If a bookie was getting too much action on a team, he laid off some of those bets to other books. That spread the risk around, so no individual bookie had to absorb a devastating loss. The families preferred to keep the money within their own operations, but they’d go outside to the shops of other families if necessary. Here, too, it was friendly business in the greater interests of keeping the money flowing for everyone.
When Andrew was operating, there wasn’t a strong connection to Las Vegas. That changed a few years later. In the late ’80s and early ’90s, coinciding with technological breakthroughs in communication devices (such as pagers and cell phones), it became expedient and efficient to use the Vegas books for the layoff. Certain guys with heavy Eastern accents all of a sudden became staples in various Sin City sports books (this was a big factor in the enactment of the “messenger-betting” rules that banned cell phones from the books until 2009).
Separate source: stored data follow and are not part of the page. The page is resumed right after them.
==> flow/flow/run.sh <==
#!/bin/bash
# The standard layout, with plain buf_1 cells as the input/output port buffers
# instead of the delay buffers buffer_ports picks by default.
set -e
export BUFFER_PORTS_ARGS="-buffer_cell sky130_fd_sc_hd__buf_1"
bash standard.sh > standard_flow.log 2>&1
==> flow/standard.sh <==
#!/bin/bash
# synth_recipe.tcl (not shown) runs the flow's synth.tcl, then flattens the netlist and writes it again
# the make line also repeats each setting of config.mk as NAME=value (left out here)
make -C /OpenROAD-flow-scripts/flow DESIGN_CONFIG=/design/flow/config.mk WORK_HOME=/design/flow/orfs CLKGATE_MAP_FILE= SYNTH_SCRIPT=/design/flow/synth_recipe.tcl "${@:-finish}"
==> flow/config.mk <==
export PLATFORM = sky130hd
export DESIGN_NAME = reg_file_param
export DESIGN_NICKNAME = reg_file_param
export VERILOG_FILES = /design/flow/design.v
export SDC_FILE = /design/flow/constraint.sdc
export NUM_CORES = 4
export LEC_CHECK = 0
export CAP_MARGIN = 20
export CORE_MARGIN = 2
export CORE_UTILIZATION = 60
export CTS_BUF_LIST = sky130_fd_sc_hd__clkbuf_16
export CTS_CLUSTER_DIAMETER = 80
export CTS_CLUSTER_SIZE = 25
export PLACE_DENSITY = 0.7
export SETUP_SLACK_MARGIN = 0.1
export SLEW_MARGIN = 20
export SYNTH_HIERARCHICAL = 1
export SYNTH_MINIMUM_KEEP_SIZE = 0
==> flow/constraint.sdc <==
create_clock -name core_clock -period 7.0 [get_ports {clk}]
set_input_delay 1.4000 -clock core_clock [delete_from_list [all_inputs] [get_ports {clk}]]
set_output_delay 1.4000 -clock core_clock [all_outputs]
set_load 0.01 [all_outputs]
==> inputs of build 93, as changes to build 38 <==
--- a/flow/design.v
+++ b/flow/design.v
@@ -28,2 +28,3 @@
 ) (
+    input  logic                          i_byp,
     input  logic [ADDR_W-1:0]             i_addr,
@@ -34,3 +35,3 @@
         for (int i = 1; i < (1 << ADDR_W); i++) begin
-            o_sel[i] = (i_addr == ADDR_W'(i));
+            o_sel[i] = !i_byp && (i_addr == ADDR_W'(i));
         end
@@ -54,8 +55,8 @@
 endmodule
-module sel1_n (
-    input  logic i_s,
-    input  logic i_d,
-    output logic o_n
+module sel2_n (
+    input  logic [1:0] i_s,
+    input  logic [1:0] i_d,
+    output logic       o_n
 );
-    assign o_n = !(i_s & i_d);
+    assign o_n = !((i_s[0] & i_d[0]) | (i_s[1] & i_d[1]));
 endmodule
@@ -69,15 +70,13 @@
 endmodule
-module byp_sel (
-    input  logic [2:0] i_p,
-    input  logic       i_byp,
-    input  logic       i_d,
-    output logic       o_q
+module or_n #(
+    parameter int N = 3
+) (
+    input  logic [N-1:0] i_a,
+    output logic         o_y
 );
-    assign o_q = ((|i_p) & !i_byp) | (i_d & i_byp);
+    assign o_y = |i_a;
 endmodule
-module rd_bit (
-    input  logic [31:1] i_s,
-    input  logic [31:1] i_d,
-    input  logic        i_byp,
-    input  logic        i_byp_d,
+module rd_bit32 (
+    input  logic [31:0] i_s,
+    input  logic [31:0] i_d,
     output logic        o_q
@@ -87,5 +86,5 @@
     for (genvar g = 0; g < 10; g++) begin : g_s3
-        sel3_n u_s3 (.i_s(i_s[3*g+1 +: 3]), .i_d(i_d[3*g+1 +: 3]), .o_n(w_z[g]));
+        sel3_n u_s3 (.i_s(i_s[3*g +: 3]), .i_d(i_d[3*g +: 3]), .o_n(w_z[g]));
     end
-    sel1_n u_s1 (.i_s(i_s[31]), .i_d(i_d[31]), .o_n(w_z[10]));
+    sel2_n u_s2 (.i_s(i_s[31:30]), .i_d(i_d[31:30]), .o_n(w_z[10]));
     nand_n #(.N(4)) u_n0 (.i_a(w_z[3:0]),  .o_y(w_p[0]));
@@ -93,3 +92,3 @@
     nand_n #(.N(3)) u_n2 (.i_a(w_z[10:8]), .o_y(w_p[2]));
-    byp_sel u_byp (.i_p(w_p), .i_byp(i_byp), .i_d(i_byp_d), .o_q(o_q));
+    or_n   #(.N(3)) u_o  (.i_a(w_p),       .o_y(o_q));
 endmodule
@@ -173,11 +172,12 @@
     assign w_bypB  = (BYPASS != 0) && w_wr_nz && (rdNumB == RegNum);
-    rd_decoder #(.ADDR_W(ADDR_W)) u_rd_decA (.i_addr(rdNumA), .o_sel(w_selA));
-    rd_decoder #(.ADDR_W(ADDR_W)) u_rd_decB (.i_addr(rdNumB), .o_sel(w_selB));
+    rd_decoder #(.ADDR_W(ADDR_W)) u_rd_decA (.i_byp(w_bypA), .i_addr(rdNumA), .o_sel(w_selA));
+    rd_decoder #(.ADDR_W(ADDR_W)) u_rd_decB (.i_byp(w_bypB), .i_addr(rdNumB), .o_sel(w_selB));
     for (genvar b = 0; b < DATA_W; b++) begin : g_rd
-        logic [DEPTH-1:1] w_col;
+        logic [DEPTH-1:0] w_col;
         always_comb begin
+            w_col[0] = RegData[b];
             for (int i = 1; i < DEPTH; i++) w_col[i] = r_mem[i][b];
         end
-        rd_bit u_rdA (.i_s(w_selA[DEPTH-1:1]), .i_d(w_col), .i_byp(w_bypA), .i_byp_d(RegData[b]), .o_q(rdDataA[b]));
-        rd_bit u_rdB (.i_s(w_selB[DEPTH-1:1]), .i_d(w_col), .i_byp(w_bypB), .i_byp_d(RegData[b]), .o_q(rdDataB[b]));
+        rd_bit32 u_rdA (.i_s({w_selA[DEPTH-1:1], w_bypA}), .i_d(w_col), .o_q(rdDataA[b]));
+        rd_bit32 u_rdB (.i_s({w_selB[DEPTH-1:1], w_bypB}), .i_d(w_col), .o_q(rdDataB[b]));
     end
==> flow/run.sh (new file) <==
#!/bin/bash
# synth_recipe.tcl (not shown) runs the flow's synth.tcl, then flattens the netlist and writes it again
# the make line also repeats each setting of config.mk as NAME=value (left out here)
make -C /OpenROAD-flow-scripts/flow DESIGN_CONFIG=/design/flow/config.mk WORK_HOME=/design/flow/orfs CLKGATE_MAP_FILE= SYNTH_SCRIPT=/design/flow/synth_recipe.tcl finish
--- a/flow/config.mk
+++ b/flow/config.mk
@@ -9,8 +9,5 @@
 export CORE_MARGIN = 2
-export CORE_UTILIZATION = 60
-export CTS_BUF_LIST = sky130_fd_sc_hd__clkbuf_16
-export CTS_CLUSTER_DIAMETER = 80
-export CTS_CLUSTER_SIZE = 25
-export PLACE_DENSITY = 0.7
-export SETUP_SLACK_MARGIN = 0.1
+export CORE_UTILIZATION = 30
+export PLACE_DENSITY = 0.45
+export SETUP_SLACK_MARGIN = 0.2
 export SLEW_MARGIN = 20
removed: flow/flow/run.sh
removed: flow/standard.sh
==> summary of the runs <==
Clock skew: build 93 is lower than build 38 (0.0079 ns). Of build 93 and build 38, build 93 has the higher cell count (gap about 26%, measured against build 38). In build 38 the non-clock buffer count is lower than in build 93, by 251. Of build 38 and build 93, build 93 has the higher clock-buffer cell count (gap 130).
Background: an optimization exercise with open tools, aiming at small area and a short achievable clock period. Do not read the settings as production practice.
Only simulation tests tie the RTL to the original design; equivalence was not proved.
The flow treats the clock pin as an ideal source, which a real chip does not have.

Design gbf_port_arbiter, start of the top module:
module gbf_port_arbiter
#(
    parameter  int WIDTH  = 32,
    parameter  int HEIGHT = 48,
    parameter  int N_REQ  = 8,
    localparam int AW     = $clog2(HEIGHT)
) (
    input  logic                     clk,
    input  logic                     rst_n,
    input  logic [N_REQ-1:0]         req_valid,
    input  logic [N_REQ-1:0]         req_we,
    input  logic [N_REQ*AW-1:0]      req_addr,
    input  logic [N_REQ*WIDTH-1:0]   req_wdata,
    output logic [N_REQ-1:0]         req_ready,
    output logic [N_REQ-1:0]         rsp_valid,
    output logic [N_REQ*WIDTH-1:0]   rsp_rdata,
    output logic [gbf_pkg::NUM_PORTS-1:0]     ram_we,
    output logic [gbf_pkg::NUM_PORTS*AW-1:0]  ram_addr,
    output logic [gbf_pkg::NUM_PORTS*WIDTH-1:0] ram_data,
    input  logic [gbf_pkg::NUM_PORTS*WIDTH-1:0] ram_q,
    output logic [15:0]              conflict_cnt
);
Size in the first run: roughly 3,100 cells after synthesis.
clock: 26.0 ns
lec_check: 0
cap_margin: 20
core_margin: 2
core_utilization: 38
slew_margin: 20
standard.sh (not shown) runs the stock make flow with config.mk's settings and CLKGATE_MAP_FILE= SYNTH_SCRIPT=/design/flow/synth_recipe.tcl, a recipe that flattens the netlist after the stock synthesis.
==> flow/flow/run.sh <==
#!/bin/bash
# Standard ORFS layout with three changes to how it is made:
#  - port buffers are plain sky130 buf_1 cells instead of the delay cells buffer_ports picks;
#  - I/O pins may sit on adjacent routing tracks, so ~900 pins fit around a smaller die;
#  - repair_timing aims for extra setup slack, so it sizes the critical paths.
set -euo pipefail
bash standard.sh \
  "BUFFER_PORTS_ARGS=-buffer_cell sky130_fd_sc_hd__buf_1" \
  "PLACE_PINS_ARGS=-min_distance 1 -min_distance_in_tracks" \
  "SETUP_SLACK_MARGIN=14" \
  finish > standard.log 2>&1
The baseline stopped in global routing (5_1_grt).
Change:
--- a/flow/flow/run.sh
+++ b/flow/flow/run.sh
@@ -8,4 +8,4 @@
   "BUFFER_PORTS_ARGS=-buffer_cell sky130_fd_sc_hd__buf_1" \
   "PLACE_PINS_ARGS=-min_distance 1 -min_distance_in_tracks" \
-  "SETUP_SLACK_MARGIN=14" \
+  "SETUP_SLACK_MARGIN=10" \
   finish > standard.log 2>&1
CORE_UTILIZATION = 50   (was 38)
=> The new run did not get past global routing (5_1_grt). Area after synthesis is unchanged. Synthesized cell count stays the same.

* * *

v46:
gbf_port_arbiter again, from the RTL that the note above started with.
Settings: LEC_CHECK=0, CAP_MARGIN=20, CORE_MARGIN=2, CORE_UTILIZATION=55, SLEW_MARGIN=20; clock period 26.0 ns.
==> flow/flow/run.sh <==
#!/bin/bash
# Standard ORFS layout, with the port buffers made as plain sky130 buf_1 cells instead of the
# delay-cell buffers buffer_ports picks by default.
set -euo pipefail
bash standard.sh "BUFFER_PORTS_ARGS=-buffer_cell sky130_fd_sc_hd__buf_1" finish > standard.log 2>&1
v46 failed in I/O pin placement (3_2_place_iop) with PPL-0024.
From an optimization exercise on the open Yosys and OpenROAD flow, aimed at small area; shortcuts taken in it are not production practice.
Function was checked by simulation only, so behaviour that the tests miss may differ from the original.
No activity file was given, so power comes from the tool's default toggle rates.

// keypad_calc_top
module keypad_calc_top (
    input  logic        clk,
    input  logic        reset_p,
    input  logic [3:0]  row,
    output logic [3:0]  col,
    output logic [3:0]  key_value,
    output logic        key_valid,
    output logic [53:0] result,
    output logic [63:0] result_bcd,
    output logic        result_ready
);
    logic [5:0] tc;
    logic       cap;
    logic [3:0] cap_code;
    keypad_scanner u_scanner (
        .clk       (clk),
        .reset_p   (reset_p),
        .row       (row),
        .col       (col),
        .key_value (key_value),
        .key_valid (key_valid),
        .tc        (tc),
        .cap       (cap),
        .cap_code  (cap_code)
    );
    calc_core u_calc (
        .clk          (clk),
        .reset_p      (reset_p),
        .tc           (tc),
        .cap          (cap),
        .cap_code     (cap_code),
        .key_value    (key_value),
        .result       (result),
        .result_bcd   (result_bcd),
  ...
For scale: about 670 cells after synthesis, roughly 130 I/O pins, about 9100 µm² of cells after synthesis.
export LEC_CHECK = 0
export CAP_MARGIN = 20
export CORE_MARGIN = 10
export CORE_UTILIZATION = 70
export SLEW_MARGIN = 20
create_clock -name core_clock -period 260.0 [get_ports {clk}]
standard.sh (not shown) runs the stock make flow with config.mk's settings and CLKGATE_MAP_FILE= SYNTH_SCRIPT=/design/flow/synth_recipe.tcl, a recipe that flattens the netlist after the stock synthesis.
==> flow/flow/run.sh <==
#!/bin/bash
# Standard layout (the standard.sh) with three changes:
#  - after the standard synthesis, its combinational logic is re-mapped for
#    area by ABC (flow/resyn.tcl); registers and full adders are untouched,
#    and flow/equiv.tcl proves the result equal to the standard netlist
#  - port buffers use the smallest buffer cell
#  - a leaner clock tree (clkbuf_8, clusters of 18, no dummy loads)
# Each tool's output goes to a log file in this folder.
set -euo pipefail
export BUFFER_PORTS_ARGS="-buffer_cell sky130_fd_sc_hd__buf_1"
export CTS_ARGS="-sink_clustering_enable -repair_clock_nets -dont_use_dummy_load -buf_list sky130_fd_sc_hd__clkbuf_8 -sink_clustering_size 18 -sink_clustering_max_diameter 55"
bash standard.sh synth > standard_synth.log 2>&1
RES=orfs/results/sky130hd/keypad_calc_top/base
cp $RES/1_2_yosys.v standard_synth.v
export RESYN_IN=$(pwd)/standard_synth.v RESYN_OUT=$(pwd)/resyn.v RESYN_SCRIPT=$(pwd)/flow/resyn.abc
$FLOW_HOME/../tools/install/yosys/bin/yosys -c flow/resyn.tcl > resyn_yosys.log 2>&1
$FLOW_HOME/../tools/install/yosys/bin/yosys -c flow/equiv.tcl > resyn_equiv.log 2>&1
if grep -q -e assign -e '\$lut' resyn.v; then echo "resyn.v is not a plain cell netlist" >&2; exit 1; fi
cp resyn.v $RES/1_2_yosys.v
bash standard.sh > standard_flow.log 2>&1
==> flow/flow/resyn.abc <==
strash
dc2
dch -f
map -a
mfs2 -a
strash
dch -f
map -a
topo
==> flow/flow/resyn.tcl <==
# Re-map the combinational logic of the standard synthesis for area.
# Flip-flops, full adders and tie cells are kept exactly as the
# standard synthesis made them (same instances, names and cell types).
yosys -import
set lib $::env(FLOW_HOME)/platforms/sky130hd/lib/sky130_fd_sc_hd__tt_025C_1v80.lib
read_liberty -ignore_miss_func -ignore_miss_dir $lib
read_verilog $::env(RESYN_IN)
hierarchy -top $::env(FLOW_TOP)
set keep {}
foreach c [list fa_1 fa_2 fa_4 conb_1] { lappend keep sky130_fd_sc_hd__$c }
# every sequential cell of the library stays a black box
foreach c {dfrtp_1 dfrtp_2 dfrtp_4 dfxtp_1 dfxtp_2 dfxtp_4 edfxtp_1 dfstp_1 dfstp_2 dfstp_4 dfrbp_1 dfrbp_2 dfsbp_1 dfsbp_2 dfxbp_1 dfxbp_2 edfxbp_1 dfbbn_1 dfbbn_2 dfbbp_1 dfrtn_1} { lappend keep sky130_fd_sc_hd__$c }
foreach c $keep { setattr -mod -set blackbox 1 $c }
flatten
# wires named after the flattened cells' pins are not names of the design
yosys rename -hide w:_*_.*
opt_clean -purge
# the platform's don't-use cells (platforms/sky130hd/config.mk)
set f [open $::env(FLOW_HOME)/platforms/sky130hd/config.mk]
set cfg [read $f]
close $f
set dont_use {}
foreach c [lsort -unique [regexp -all -inline {sky130_fd_sc_hd__(?:probe|probec|lpflow)_\w+} $cfg]] {
    lappend dont_use -dont_use $c
}
abc -liberty $lib {*}$dont_use -script $::env(RESYN_SCRIPT)
opt_clean -purge
splitnets
opt_clean -purge
hilomap -singleton -hicell sky130_fd_sc_hd__conb_1 HI -locell sky130_fd_sc_hd__conb_1 LO
# (no pass-through wires to buffer: checked by run.sh)
opt_clean -purge
stat -liberty $lib
write_verilog -noattr -nohex -nodec $::env(RESYN_OUT)
Other scripts of this flow, unchanged in this note and not shown: flow/flow/equiv.tcl
Rerun with:
--- a/flow/flow/run.sh
+++ b/flow/flow/run.sh
@@ -6,3 +6,3 @@
 #  - port buffers use the smallest buffer cell
-#  - a leaner clock tree (clkbuf_8, clusters of 18, no dummy loads)
+#  - a leaner clock tree (clkbuf_8, clusters of 22, no dummy loads)
 # Each tool's output goes to a log file in this folder.
@@ -10,3 +10,3 @@
 export BUFFER_PORTS_ARGS="-buffer_cell sky130_fd_sc_hd__buf_1"
-export CTS_ARGS="-sink_clustering_enable -repair_clock_nets -dont_use_dummy_load -buf_list sky130_fd_sc_hd__clkbuf_8 -sink_clustering_size 18 -sink_clustering_max_diameter 55"
+export CTS_ARGS="-sink_clustering_enable -repair_clock_nets -dont_use_dummy_load -buf_list sky130_fd_sc_hd__clkbuf_8 -sink_clustering_size 22 -sink_clustering_max_diameter 45"
 bash standard.sh synth > standard_synth.log 2>&1
==> flow/flow/resyn.abc (replaced) <==
strash
dc2
dch -f
map -a
mfs2 -a
strash
&get -n
&st
&dch -f
&nf -a -R 1000
&put
topo
CAP_MARGIN = 0   (was 20)
SLEW_MARGIN = 0   (was 20)
Worst hold slack barely changes.
Non-clock buffer count shrinks by 2.
Sequential cell count does not change.
Die area shrinks by about 0.5%.
Final area is about the same.
Rerun with:
--- a/flow/flow/run.sh
+++ b/flow/flow/run.sh
@@ -6,3 +6,3 @@
 #  - port buffers use the smallest buffer cell
-#  - a leaner clock tree (clkbuf_8, clusters of 22, no dummy loads)
+#  - a leaner clock tree (clkbuf_4, clusters of 10, no dummy loads)
 # Each tool's output goes to a log file in this folder.
@@ -10,3 +10,3 @@
 export BUFFER_PORTS_ARGS="-buffer_cell sky130_fd_sc_hd__buf_1"
-export CTS_ARGS="-sink_clustering_enable -repair_clock_nets -dont_use_dummy_load -buf_list sky130_fd_sc_hd__clkbuf_8 -sink_clustering_size 22 -sink_clustering_max_diameter 45"
+export CTS_ARGS="-sink_clustering_enable -repair_clock_nets -dont_use_dummy_load -buf_list sky130_fd_sc_hd__clkbuf_4 -sink_clustering_size 10 -sink_clustering_max_diameter 40"
 bash standard.sh synth > standard_synth.log 2>&1
==> flow/flow/resyn.abc (replaced) <==
strash
dc2
dch -f
map -a
mfs2 -a
strash
dch -f
map -a
topo
CAP_MARGIN = 20   (was 0)
SLEW_MARGIN = 20   (was 0)
Register-to-register slack loses 170 ps.
Worst hold slack barely changes.
Critical path depth does not change.
Total power went down by 10%.
Routed wire length rose by 7.7%.
Utilization shrinks by 0.36 points.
Just like in Nevada, the bookies also moved the point spread on a game that posed a potential problem, in order to encourage customers to bet the other way. If the action on that game could be brought into balance, it mitigated the risk of a financial disaster.
Moving the point spreads was also a tactic used against winning players. In the business, this is known as dealing a “double line.” It means offering one line to the public, because you know they’ll take the worst of a number shaded against popular teams, and another to the wise guys who’d take advantage of that shading, if you let them, by betting the other way. Many offshore sports books employ this practice today.
“We treated the winners well,” Andrew says. “But if they were too good, we fucked up their lines. This wasn’t Vegas; we could change the line instantly when we needed to. But we never chased a winner. By that I mean we never punished a winner by shutting him out or telling him to go elsewhere.”
RACE BETTING
The race-betting business was also run out of the sports office. Horses drew far less action than sports, but it was a good earner. The mob’s payouts were better than the competition’s, which was the New York Off-Track Betting parlors; to pay their costs, the OTBs took out too much. So players could get more on winning tickets from the illegal joints.
“We took a lot of business away from the OTBs,” says Andrew. “We offered food and had the same simulcast live feeds showing mostly every racetrack in the country. We extended small amounts of credit to good customers and offered a twenty-five-percent kickback on the weekly loss, because these guys were never gonna win. As the proverb goes, ‘All horse bettors die broke and live with broken shoes.’”
People like Andrew, who booked through Nick Corozzo’s horse rooms, worked on a percentage basis. They received 25% of the profits on winning weeks, while Corozzo paid all the losses and put the operators on a make-up until they got the losses back. But losing weeks were the exception and not the rule in the Gambino-controlled sports- and race-betting venues. Andrew never experienced one and his peers were in the black the vast majority of the time.
NUMBERS
The illegal numbers game—also known as a “policy racket”—is a very simple proposition. The bettor picks three single-digit numbers. If they match the “daily number” announced the following day, he’s a winner.